Task statement >> Two lines below mark the span: the one containing "create_clock -name clk_i" and the one containing "(mm/s * ms)^2". Set down both, plus every line between, exactly as they stand, and nothing else.

Information supplied >>

File: config.mk
export PLATFORM = sky130hd
export DESIGN_NAME = wsd_ring
export DESIGN_NICKNAME = d
export VERILOG_FILES = /design/src/rtl/wsd_pkg.sv /design/src/rtl/wsd_ring.sv
export SDC_FILE = /design/constraint.sdc
export NUM_CORES = 2
export LEC_CHECK = 0
export ABC_CLOCK_PERIOD_IN_PS = 9100
export BUFFER_PORTS_ARGS = -buffer_cell sky130_fd_sc_hd__buf_2
export CELL_PAD_IN_SITES_DETAIL_PLACEMENT = 0
export CELL_PAD_IN_SITES_GLOBAL_PLACEMENT = 1
export CORE_MARGIN = 3
export CORE_UTILIZATION = 60
export CTS_CLUSTER_DIAMETER = 50
export DETAILED_ROUTE_END_ITERATION = 6
export PLACE_DENSITY = 0.94
export RECOVER_POWER = 25
export SLEW_MARGIN = 10
export SYNTH_ARGS = -nofsm -noshare
export SYNTH_HDL_FRONTEND = slang
export SYNTH_SLANG_ARGS = --single-unit
File: constraint.sdc
create_clock -name clk_i -period 9.1 [get_ports clk_i]
set_input_delay 0.91 -clock clk_i [delete_from_list [all_inputs] [get_ports clk_i]]
set_output_delay 0.91 -clock clk_i [all_outputs]
set_load 0.01 [all_outputs]
File: src/rtl/wsd_pkg.sv
// ----------------------------------------------------------------------------
// wsd_pkg
// Shared types and constants of the windowed stall detector.
// ----------------------------------------------------------------------------
`default_nettype none

package wsd_pkg;

  localparam int unsigned AddrW = 5;
  localparam int unsigned DataW = 32;
  localparam int unsigned AccW  = 100;
  localparam int unsigned ProdW = 64;

  // 5^12, scales squared distance in (1/256 m)^2 against (mm/s * ms)^2
  localparam logic [31:0] Pow5x12 = 32'd244140625;

  localparam logic [15:0] WindowRst   = 16'd500;
  localparam logic [15:0] MinHistRst  = 16'd300;
  localparam logic [15:0] EnterRst    = 16'd800;
  localparam logic [15:0] ExitRst     = 16'd1200;
  localparam logic [7:0]  MinDeltaRst = 8'd8;

  // MAC schedule steps
  localparam logic [3:0] StepDx2    = 4'd0;
  localparam logic [3:0] StepDy2    = 4'd1;
  localparam logic [3:0] StepD2     = 4'd3;
  localparam logic [3:0] StepLhsLo  = 4'd4;
  localparam logic [3:0] StepLhsHi  = 4'd5;
  localparam logic [3:0] StepVs     = 4'd6;
  localparam logic [3:0] StepLhs    = 4'd7;
  localparam logic [3:0] StepVsTake = 4'd8;
  localparam logic [3:0] StepSqLL   = 4'd9;
  localparam logic [3:0] StepSqLH0  = 4'd10;
  localparam logic [3:0] StepSqLH1  = 4'd11;
  localparam logic [3:0] StepSqHH   = 4'd12;
  localparam logic [3:0] StepJudge  = 4'd14;

  typedef enum logic [2:0] {
    REG_WINDOW    = 3'd0,
    REG_MIN_HIST  = 3'd1,
    REG_ENTER     = 3'd2,
    REG_EXIT      = 3'd3,
    REG_MIN_DELTA = 3'd4
  } reg_idx_e;

  typedef enum logic [2:0] {
    ST_IDLE,
    ST_DECIDE,
    ST_WALK,
    ST_MAC,
    ST_RESULT
  } state_e;

  typedef enum logic [1:0] {
    SH_0  = 2'd0,
    SH_32 = 2'd1,
    SH_64 = 2'd2
  } mac_shift_e;

  typedef struct packed {
    logic       vld;
    logic       clr;
    mac_shift_e sh;
  } mac_op_t;

  typedef struct packed {
    logic [15:0] ref_age_ms;
    logic [15:0] min_history_ms;
    logic [15:0] enter_speed_mm_s;
    logic [15:0] exit_speed_mm_s;
    logic [7:0]  min_delta_ms;
  } cfg_t;

  typedef struct packed {
    logic               present;
    logic [31:0]        now_ms;
    logic signed [23:0] pos_x;
    logic signed [23:0] pos_y;
  } in_word_t;

  typedef struct packed {
    logic        stuck;
    logic        sample_taken;
    logic [15:0] span_ms;
  } out_word_t;

  typedef struct packed {
    logic signed [23:0] x;
    logic signed [23:0] y;
    logic [31:0]        stamp;
  } ring_entry_t;

endpackage

`default_nettype wire

File: src/rtl/wsd_ring.sv
// ----------------------------------------------------------------------------
// wsd_ring
// Sample ring memory: one write port, one read port with registered data.
// ----------------------------------------------------------------------------
`default_nettype none

module wsd_ring #(
  parameter  int unsigned Depth = 32,
  localparam int unsigned AW    = $clog2(Depth)
) (
  input  wire logic                 clk_i,
  input  wire logic                 we_i,
  input  wire logic [AW-1:0]        waddr_i,
  input  wire wsd_pkg::ring_entry_t wdata_i,
  input  wire logic                 re_i,
  input  wire logic [AW-1:0]        raddr_i,
  output wsd_pkg::ring_entry_t      rdata_o
);

  wsd_pkg::ring_entry_t mem [Depth];
  wsd_pkg::ring_entry_t rdata_q;

  assign rdata_o = rdata_q;

  always_ff @(posedge clk_i) begin
    if (we_i) begin
      mem[waddr_i] <= wdata_i;
    end
  end

  always_ff @(posedge clk_i) begin
    if (re_i) begin
      rdata_q <= mem[raddr_i];
    end
  end

endmodule

`default_nettype wire

* Word level (Yosys, flattened, before mapping) *
Memory sizes are Yosys's and may differ from the RTL's. A register that Yosys moved wholly into a read port is not among the register bits.
Cells that the tools add are included.

storage, ports and cells
  register bits after elaboration = 0
  bits in writable memories = 2560
  output and inout bits = 80
  logic and storage cells = 3
  memories kept = 1

operators by class
  muxes and demuxes = 2

memories
  memory  depth  bits a word  read ports  clocked after Yosys merged registers in  write ports  RTL line        source
  mem     32     80           1           1                                        1            wsd_ring.sv:20  wsd_pkg::ring_entry_t mem [Depth];

operators by type and width
  kind              count
  1-bit 2-to-1 mux  2

* Longest topological paths before layout *
  depth after elaboration = 2
  gate-level depth with buffers = 9
  mapped depth without buffers = 4

* Worst setup path before layout *
No wires, ideal clock.

  kind = input to register
  start = input port waddr_i[1]
  end = memory mem[12][0] in the netlist's numbering (enable)
  arrival time = 4907 ps
  required time = 8581 ps
  setup slack = 3674 ps
  stages on the path = 3
  path buffers = 1
  cell sequence = or3b_2 clkbuf_1 nor2_1

RTL lines
  element             RTL line        source
  start: declaration  wsd_ring.sv:13  input wire logic [AW-1:0] waddr_i,
  end: declaration    wsd_ring.sv:20

Straight into the memory's write port.

==> qor.yml <==
routing:
  avgViaCountPerCell: 7.092
  drt_iter0_drc: 9024
  wl_per_cell_um: 35.86
  route.detailed.drc: 0
  ant_nets: 0
  vias: 52020
  wl_um: 263000
  drt-pass1-iter-count: 6
yosys:
  muxShareOfSynthArea: 0.1365
  synth_flop_cell: "edfxtp_1"
  synthAdderAreaFrac: 0
  async_flop_share: 0
  synth_area_leader_cell: "edfxtp_1"
  synth_most_common_cell: "edfxtp_1"
  synthSimpleGateAreaFrac: 0.01535
  synth_top_area_share: 0.7951
  yosysWarnings: 0
  postSynthAreaPerCell_um2: 21.29
  syn-num-nets: 4775
  ys_seq_elements: 2640
  ys_top_cells_by_count: "2,640 x edfxtp_1, 640 x mux2i_1, 424 x a22oi_1"
  synthDistinctLibCells: 31
  syn_area_um2: 99700
  synth_xor_area_frac: 0
  synth_top_family_by_area: "multiplexers"
  yosysSeqAreaShare: 0.7951
  syn_inst: 4682
  yosys-top-cells-area: "edfxtp_1 80%, mux4_2 7.2%, mux2i_1 6.4%, a22oi_1 3.2%, nand3_1 0.76%"
  synth_compound_area_frac: 0.03931
  synth-edff-count: 2640
sta:
  final_max_slew_viol_count: 0
  worst_clock_skew_ns: 0.03992
  hold_slack_ns: 0.5628
  finalSetupViolCount: 0
  max_clock_freq_mhz: 243.5
  hold_viol: 0
  fin_ws_ns: 4.994
  slew_headroom: 0.1181
  rsz0062_at_grt: "no"
  tightest_slew_ns: 1.323
  fin_tns_setup_ns: 0
  min_period_ns: 4.106
  min_period_over_period: 0.4512
placed_design:
  place_area_um2: 103200
  finalWeightedCongestion: 0.7743
  port_buffers: 172
  post-place-ws_ns: 4.184
  dp_hpwl_um: 121400
setup_path:
  crit_buf_inv: 3
  reg2reg_from: "mem[14][47]"
  reg2reg_slack_ns: 7.25
  crit_path_end_kind: "register"
  slowest_delay_ns: 0.98
  crit_path_top_delay_cell: "buf_4"
  crit_arrival_ns: 4.66
  crit_chain: "buf_8, buf_12, buf_4, mux4_2, a22oi_1, nand4_1"
  cp_max_fo: 120
  crit_path_start_kind: "primary input"
  crit_required_ns: 9.65
  crit_type: "in -> reg"
  r2r_cells: 4
  reg2reg_to: "rdata_o[47]"
  cp_num_cells: 6
  cpLargestDelayFamily: "buffers and inverters"
clocking:
  cts_root_buf: "clkbuf_16"
  cts_buffers: 235
  postCtsHoldBufs: 0
  cts_setup_buffers: 0
  clkSinkCount: 2640
  clkLatencyLatePin_ns: 0.86
  clockBufferDepth: 3
  cts_htree_levels: 4
  cts.clk_slew.worst_paths_ns: 0.07
  cts_resized: 0
  cts_tree: "yes"
die:
  rows: 148
  die_area_um2: 171100
  start_util: 0.6084
  core_um2: 163900
  die_y_um: 413.6
  io_pins: 173
  dieWidth_um: 413.6
grt:
  grt_pass1_vias: 52790
  grtUsageTotal: 0.3093
  grt-ovfl-total: 0
  grt_pass1_wl_um: 373000
  grt_max_degree: 129
  antenna_found_initial: 28
hold_path:
  hold_path.class: "in -> reg"
  hp-start: "wdata_i[57]"
  hold_end: "mem[15][57]"
  whs_path_depth: 1
layout:
  fin_nets: 5036
  finalInstanceArea_um2: 110800
  fillers: 9353
  drive_above_1_share: 0.1810
  synthToLayoutAreaGrowth_pct: 11.08
status:
  status: "finished, final reports clean"
power:
  p_leak_nw: 36.00
  powerDensity_nw_per_um2: 222.2
  ir_drop_mv: 0.2298
  total_power_w: 0.02461
job:
  drv_cap: 0
==> area by class of cell <==
type | count | area, um^2 | area share
clock buffer | 295 | 6212 | 0.05609
sequential | 2640 | 79280 | 0.7158
antenna | 22 | 55.05 | 0.0004971
tap | 2175 | 2721 | 0.02457
inverter | 1 | 3.754 | 0.00003389
multi-input combinational | 1779 | 19410 | 0.1752
clock inverter | 137 | 1308 | 0.01181
timing repair buffer | 286 | 1767 | 0.01595
==> through the flow <==
step                      instances    util
after detailed placement       6881  0.6300
after CTS                      7313  0.6759
after global routing           7322  0.6756
after floorplan                4682       -
final                          7335  0.6758
after global placement         6881  0.6300
==> logic make-up after synthesis <==
family / count (synthesis)
buffers and inverters: 263
AND/OR/NAND/NOR: 295
AO/OA/AOI/OAI: 524
flip-flops: 2640
multiplexers: 960
==> routing by layer <==
metal | track usage | up-vias | wire length (um)
met5 | 0 | - | 100
li1 | - | 20200 | -
met4 | 0.1627 | 16 | 14370
met2 | 0.5026 | 4472 | 129800
met3 | 0.06995 | 905 | 34470
met1 | 0.3940 | 26430 | 84310
==> worst reg2reg max path, stage by stage (launching register included) <==
cell and delay, ns:
edfxtp_1 0.40, mux4_2 0.49, a22o_1 0.28, a31oi_1 0.25
nand3_1 0.14
==> sequential cells by signal, indices dropped and copies added (netlist names) <==
| name | count |
|---|---|
| mem | 2560 |
| rdata_o | 80 |
==> layout by cell type (no fill, tap or decap), types with 22 or more instances in the layout <==
cell and instances:
edfxtp_1 2640, mux2i_1 640, a22oi_1 424, mux4_2 320, clkbuf_16 240, nand3_1 152, buf_2 112, clkbuf_1 110
buf_4 109, clkinv_1 56, nand4_1 46, a22o_1 44, a31oi_1 44, clkinv_2 38, nor2_4 35, diode_2 22
==> worst max path at each step <==
stage / slack [ns] / from / endpoint
5_1_grt: 4.80 / raddr_i[0] / rdata_o[72]
4_1_cts: 5.07 / raddr_i[0] / rdata_o[72]
6_report: 4.99 / raddr_i[0] / rdata_o[72]
3_3_place_gp: 4.29 / raddr_i[0] / rdata_o[52]
2_1_floorplan: 3.67 / waddr_i[1] / mem[12][0]
3_5_place_dp: 4.18 / raddr_i[0] / rdata_o[72]
==> where the power goes <==
part | internal, W | switching [W]
clock | 0.00542 | 0.00439
combinational | 0.000383 | 0.000764
sequential | 0.0136 | 0.0000754
total | 0.0194 | 0.00523
No activity file was read; power rests on OpenSTA's default activity.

Answer to this exercise >>
create_clock -name clk_i -period 9.1 [get_ports clk_i]
set_input_delay 0.91 -clock clk_i [delete_from_list [all_inputs] [get_ports clk_i]]
set_output_delay 0.91 -clock clk_i [all_outputs]
set_load 0.01 [all_outputs]
File: src/rtl/wsd_pkg.sv
// ----------------------------------------------------------------------------
// wsd_pkg
// Shared types and constants of the windowed stall detector.
// ----------------------------------------------------------------------------
`default_nettype none

package wsd_pkg;

  localparam int unsigned AddrW = 5;
  localparam int unsigned DataW = 32;
  localparam int unsigned AccW  = 100;
  localparam int unsigned ProdW = 64;

  // 5^12, scales squared distance in (1/256 m)^2 against (mm/s * ms)^2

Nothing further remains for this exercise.